(Records supplied begins)
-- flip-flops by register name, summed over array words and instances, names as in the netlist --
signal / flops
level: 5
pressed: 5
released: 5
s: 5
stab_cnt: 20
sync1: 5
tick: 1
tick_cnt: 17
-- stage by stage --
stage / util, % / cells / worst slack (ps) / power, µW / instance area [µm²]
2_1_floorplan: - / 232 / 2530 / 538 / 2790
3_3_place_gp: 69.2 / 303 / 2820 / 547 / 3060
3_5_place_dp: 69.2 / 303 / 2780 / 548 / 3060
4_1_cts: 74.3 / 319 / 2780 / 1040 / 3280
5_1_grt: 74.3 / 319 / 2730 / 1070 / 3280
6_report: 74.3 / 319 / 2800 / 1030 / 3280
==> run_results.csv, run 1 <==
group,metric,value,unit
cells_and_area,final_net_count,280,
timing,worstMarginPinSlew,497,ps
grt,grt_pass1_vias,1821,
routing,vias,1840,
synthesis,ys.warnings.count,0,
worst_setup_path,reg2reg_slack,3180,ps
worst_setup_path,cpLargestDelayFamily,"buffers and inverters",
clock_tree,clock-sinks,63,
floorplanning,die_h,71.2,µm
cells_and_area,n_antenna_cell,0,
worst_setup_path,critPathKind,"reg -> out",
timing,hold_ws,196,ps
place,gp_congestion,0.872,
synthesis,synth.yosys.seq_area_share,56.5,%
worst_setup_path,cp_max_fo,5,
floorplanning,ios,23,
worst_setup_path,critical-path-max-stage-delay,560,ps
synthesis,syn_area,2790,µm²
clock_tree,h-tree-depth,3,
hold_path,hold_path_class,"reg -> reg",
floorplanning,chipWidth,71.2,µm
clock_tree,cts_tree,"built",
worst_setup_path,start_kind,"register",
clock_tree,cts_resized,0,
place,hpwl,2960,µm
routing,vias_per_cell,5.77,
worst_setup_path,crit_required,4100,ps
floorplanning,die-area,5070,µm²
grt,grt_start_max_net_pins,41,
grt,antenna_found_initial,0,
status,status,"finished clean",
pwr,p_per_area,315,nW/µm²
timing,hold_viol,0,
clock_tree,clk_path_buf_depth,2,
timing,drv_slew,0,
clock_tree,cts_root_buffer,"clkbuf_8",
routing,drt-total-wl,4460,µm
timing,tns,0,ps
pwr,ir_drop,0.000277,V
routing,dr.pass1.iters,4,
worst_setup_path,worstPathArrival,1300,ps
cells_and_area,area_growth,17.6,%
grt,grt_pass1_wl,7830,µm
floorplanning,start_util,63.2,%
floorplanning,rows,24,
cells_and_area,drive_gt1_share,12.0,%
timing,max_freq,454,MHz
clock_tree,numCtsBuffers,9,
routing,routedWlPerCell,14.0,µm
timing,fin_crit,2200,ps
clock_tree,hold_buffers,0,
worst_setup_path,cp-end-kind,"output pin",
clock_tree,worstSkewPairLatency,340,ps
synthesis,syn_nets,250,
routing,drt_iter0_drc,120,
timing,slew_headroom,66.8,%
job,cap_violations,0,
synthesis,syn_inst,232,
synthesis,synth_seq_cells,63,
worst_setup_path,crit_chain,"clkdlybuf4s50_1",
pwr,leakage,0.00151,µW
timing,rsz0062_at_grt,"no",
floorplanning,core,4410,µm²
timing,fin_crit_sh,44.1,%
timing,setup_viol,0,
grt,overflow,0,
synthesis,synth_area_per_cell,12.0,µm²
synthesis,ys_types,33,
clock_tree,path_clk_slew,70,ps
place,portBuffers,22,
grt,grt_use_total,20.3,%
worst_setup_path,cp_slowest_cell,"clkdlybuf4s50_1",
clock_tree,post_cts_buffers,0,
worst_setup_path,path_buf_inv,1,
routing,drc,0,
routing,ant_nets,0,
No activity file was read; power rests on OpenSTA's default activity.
### src/rtl/uart_pkg.sv
// Shared UART constants and the divisor helper used by the tick generator.
// The default divisor is computed at elaboration time from the clock and baud parameters.
package uart_pkg;

  localparam int OVERSAMPLE_DEF = 16;
  localparam int FRAC_BITS_DEF  = 8;
  localparam int MIN_DIV        = 2 << FRAC_BITS_DEF;

  // Rounded clocks-per-sample-tick in unsigned fixed point with frac_bits fraction bits.
  function automatic longint unsigned calc_div(
    input longint unsigned clk_hz,
    input longint unsigned baud,
    input longint unsigned os,
    input int unsigned     frac_bits = FRAC_BITS_DEF
  );
    longint unsigned den;
    den = baud * os;
    return ((clk_hz << frac_bits) + den / 2) / den;
  endfunction

endpackage

### src/rtl/frac_accum.sv
// Fractional-N phase accumulator: adds ONE per enabled cycle and wraps by div,
// flagging a tick on each wrap.
module frac_accum #(
  parameter int DIV_W     = 16,
  parameter int FRAC_BITS = 8
) (
  input  logic                       clk,
  input  logic                       reset,
  input  logic                       en,
  input  logic                       clr,
  input  logic [DIV_W+FRAC_BITS-1:0] div,
  output logic                       tick
);

  localparam int ACC_W = DIV_W + FRAC_BITS + 1;
  localparam logic [ACC_W-1:0] ONE = ACC_W'(1) << FRAC_BITS;

  logic [ACC_W-1:0] acc;
  logic [ACC_W-1:0] sum;
  logic [ACC_W-1:0] div_ext;
  logic [ACC_W-1:0] acc_next;
  logic             wrap;

  // acc stays below div, so acc+ONE always fits in the extra headroom bit.
  assign sum     = acc + ONE;
  assign div_ext = {1'b0, div};
  assign wrap    = (sum >= div_ext);

  // NOTE: every signal written here gets a default first so no latch is inferred.
  always_comb begin
    acc_next = acc;
    tick     = 1'b0;
    if (clr) begin
      acc_next = '0;
    end else if (en) begin
      acc_next = wrap ? (sum - div_ext) : sum;
      tick     = wrap;
    end
  end

  // NOTE: sequential state uses <= so all registers update from pre-edge values.
  always_ff @(posedge clk or posedge reset) begin
    if (reset) acc <= '0;
    else       acc <= acc_next;
  end

endmodule

### src/rtl/baud_tick_gen.sv
// Oversampling baud tick generator: divisor register, sample index and
// registered one-cycle s_tick / bit_tick / mid_tick enables.
module baud_tick_gen
  import uart_pkg::*;
#(
  parameter int CLK_HZ     = 100_000_000,
  parameter int BAUD       = 9600,
  parameter int OVERSAMPLE = OVERSAMPLE_DEF,
  parameter int DIV_W      = 16,
  parameter int FRAC_BITS  = FRAC_BITS_DEF
) (
  input  logic                          clk,
  input  logic                          reset,
  input  logic                          en,
  input  logic                          restart,
  input  logic                          div_wr,
  input  logic [DIV_W+FRAC_BITS-1:0]    div_in,
  output logic                          s_tick,
  output logic                          bit_tick,
  output logic                          mid_tick,
  output logic [$clog2(OVERSAMPLE)-1:0] sample_idx,
  output logic                          div_err
);

  localparam int D_W   = DIV_W + FRAC_BITS;
  localparam int IDX_W = $clog2(OVERSAMPLE);
  localparam logic [D_W-1:0] DEFAULT_DIV =
    D_W'(calc_div(longint'(CLK_HZ), longint'(BAUD), longint'(OVERSAMPLE), FRAC_BITS));
  localparam logic [D_W-1:0]   MIN_D    = D_W'(2) << FRAC_BITS;
  localparam logic [IDX_W-1:0] LAST_IDX = IDX_W'(OVERSAMPLE - 1);
  localparam logic [IDX_W-1:0] MID_IDX  = IDX_W'(OVERSAMPLE / 2 - 1);

  logic [D_W-1:0] div_q;
  logic           div_ok;
  logic           clr;
  logic           tick;

  // The 2.0 floor keeps s_tick pulses at least two cycles apart.
  assign div_ok = div_wr && (div_in >= MIN_D);
  assign clr    = restart || div_ok;

  frac_accum #(
    .DIV_W     (DIV_W),
    .FRAC_BITS (FRAC_BITS)
  ) u_accum (
    .clk   (clk),
    .reset (reset),
    .en    (en),
    .clr   (clr),
    .div   (div_q),
    .tick  (tick)
  );

  always_ff @(posedge clk or posedge reset) begin
    if (reset) begin
      div_q      <= DEFAULT_DIV;
      div_err    <= 1'b0;
      sample_idx <= '0;
      s_tick     <= 1'b0;
      bit_tick   <= 1'b0;
      mid_tick   <= 1'b0;
    end else begin
      s_tick   <= tick;
      bit_tick <= tick && (sample_idx == LAST_IDX);
      mid_tick <= tick && (sample_idx == MID_IDX);

      if (restart)   sample_idx <= '0;
      else if (tick) sample_idx <= sample_idx + IDX_W'(1);

      // A rejected write leaves the divisor alone; only the sticky flag records it.
      if (div_wr) begin
        div_err <= !div_ok;
        if (div_ok) div_q <= div_in;
      end
    end
  end

endmodule

### config.mk
export PLATFORM = sky130hd
export DESIGN_NAME = baud_tick_gen
export DESIGN_NICKNAME = d
export VERILOG_FILES = /design/src/rtl/uart_pkg.sv /design/src/rtl/frac_accum.sv /design/src/rtl/baud_tick_gen.sv
export SDC_FILE = /design/constraint.sdc
export NUM_CORES = 1
export LEC_CHECK = 0
export BUFFER_PORTS_ARGS = -buffer_cell sky130_fd_sc_hd__buf_2
export CAP_MARGIN = 5
export CORE_ASPECT_RATIO = 1.4
export CORE_MARGIN = 2
export CORE_UTILIZATION = 60
export CTS_CLUSTER_SIZE = 10
export DETAILED_ROUTE_END_ITERATION = 12
export PLACE_DENSITY = 0.88
export SYNTH_ARGS = -nofsm -noshare
export SYNTH_HDL_FRONTEND = slang
export SYNTH_SLANG_ARGS = --single-unit
export TNS_END_PERCENT = 10
### constraint.sdc
create_clock -name clk -period 4.7 [get_ports clk]
set_input_delay 1.175 -clock clk [delete_from_list [all_inputs] [get_ports clk]]
set_output_delay 1.175 -clock clk [all_outputs]
set_load 0.02 [all_outputs]
[config.mk]
export PLATFORM = sky130hd
export DESIGN_NAME = timer_ctrl_flat
export DESIGN_NICKNAME = d
export VERILOG_FILES = /design/src/rtl/timer_pkg.sv /design/src/rtl/timer_ctrl_if.sv /design/src/rtl/timer_prescaler.sv /design/src/rtl/timer_ctrl.sv /design/src/flat_wrapper.sv
export SDC_FILE = /design/constraint.sdc
export NUM_CORES = 1
export LEC_CHECK = 0
export CELL_PAD_IN_SITES_DETAIL_PLACEMENT = 0
export CELL_PAD_IN_SITES_GLOBAL_PLACEMENT = 1
export CORE_ASPECT_RATIO = 2
export CORE_MARGIN = 5
export CORE_UTILIZATION = 28
export DETAILED_ROUTE_END_ITERATION = 8
export HOLD_SLACK_MARGIN = 0.12
export MAX_ROUTING_LAYER = met4
export PLACE_DENSITY_LB_ADDON = 0.1
export SYNTH_ARGS = -nofsm -noshare
export SYNTH_HDL_FRONTEND = slang
export SYNTH_SLANG_ARGS = --single-unit
[constraint.sdc]
create_clock -name clk -period 5.6 [get_ports clk]
set_clock_uncertainty 0.05 [all_clocks]
set_input_delay 1.12 -clock clk [delete_from_list [all_inputs] [get_ports clk]]
set_output_delay 1.12 -clock clk [all_outputs]
set_load 0.1 [all_outputs]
(Records supplied ends)
Task objective →
The reply should consist solely of the lines of the data, exact, from the opening line through the line with "timing,max_freq,454,MHz", inclusive.

Exercise solution →
-- flip-flops by register name, summed over array words and instances, names as in the netlist --
signal / flops
level: 5
pressed: 5
released: 5
s: 5
stab_cnt: 20
sync1: 5
tick: 1
tick_cnt: 17
-- stage by stage --
stage / util, % / cells / worst slack (ps) / power, µW / instance area [µm²]
2_1_floorplan: - / 232 / 2530 / 538 / 2790
3_3_place_gp: 69.2 / 303 / 2820 / 547 / 3060
3_5_place_dp: 69.2 / 303 / 2780 / 548 / 3060
4_1_cts: 74.3 / 319 / 2780 / 1040 / 3280
5_1_grt: 74.3 / 319 / 2730 / 1070 / 3280
6_report: 74.3 / 319 / 2800 / 1030 / 3280
==> run_results.csv, run 1 <==
group,metric,value,unit
cells_and_area,final_net_count,280,
timing,worstMarginPinSlew,497,ps
grt,grt_pass1_vias,1821,
routing,vias,1840,
synthesis,ys.warnings.count,0,
worst_setup_path,reg2reg_slack,3180,ps
worst_setup_path,cpLargestDelayFamily,"buffers and inverters",
clock_tree,clock-sinks,63,
floorplanning,die_h,71.2,µm
cells_and_area,n_antenna_cell,0,
worst_setup_path,critPathKind,"reg -> out",
timing,hold_ws,196,ps
place,gp_congestion,0.872,
synthesis,synth.yosys.seq_area_share,56.5,%
worst_setup_path,cp_max_fo,5,
floorplanning,ios,23,
worst_setup_path,critical-path-max-stage-delay,560,ps
synthesis,syn_area,2790,µm²
clock_tree,h-tree-depth,3,
hold_path,hold_path_class,"reg -> reg",
floorplanning,chipWidth,71.2,µm
clock_tree,cts_tree,"built",
worst_setup_path,start_kind,"register",
clock_tree,cts_resized,0,
place,hpwl,2960,µm
routing,vias_per_cell,5.77,
worst_setup_path,crit_required,4100,ps
floorplanning,die-area,5070,µm²
grt,grt_start_max_net_pins,41,
grt,antenna_found_initial,0,
status,status,"finished clean",
pwr,p_per_area,315,nW/µm²
timing,hold_viol,0,
clock_tree,clk_path_buf_depth,2,
timing,drv_slew,0,
clock_tree,cts_root_buffer,"clkbuf_8",
routing,drt-total-wl,4460,µm
timing,tns,0,ps
pwr,ir_drop,0.000277,V
routing,dr.pass1.iters,4,
worst_setup_path,worstPathArrival,1300,ps
cells_and_area,area_growth,17.6,%
grt,grt_pass1_wl,7830,µm
floorplanning,start_util,63.2,%
floorplanning,rows,24,
cells_and_area,drive_gt1_share,12.0,%
timing,max_freq,454,MHz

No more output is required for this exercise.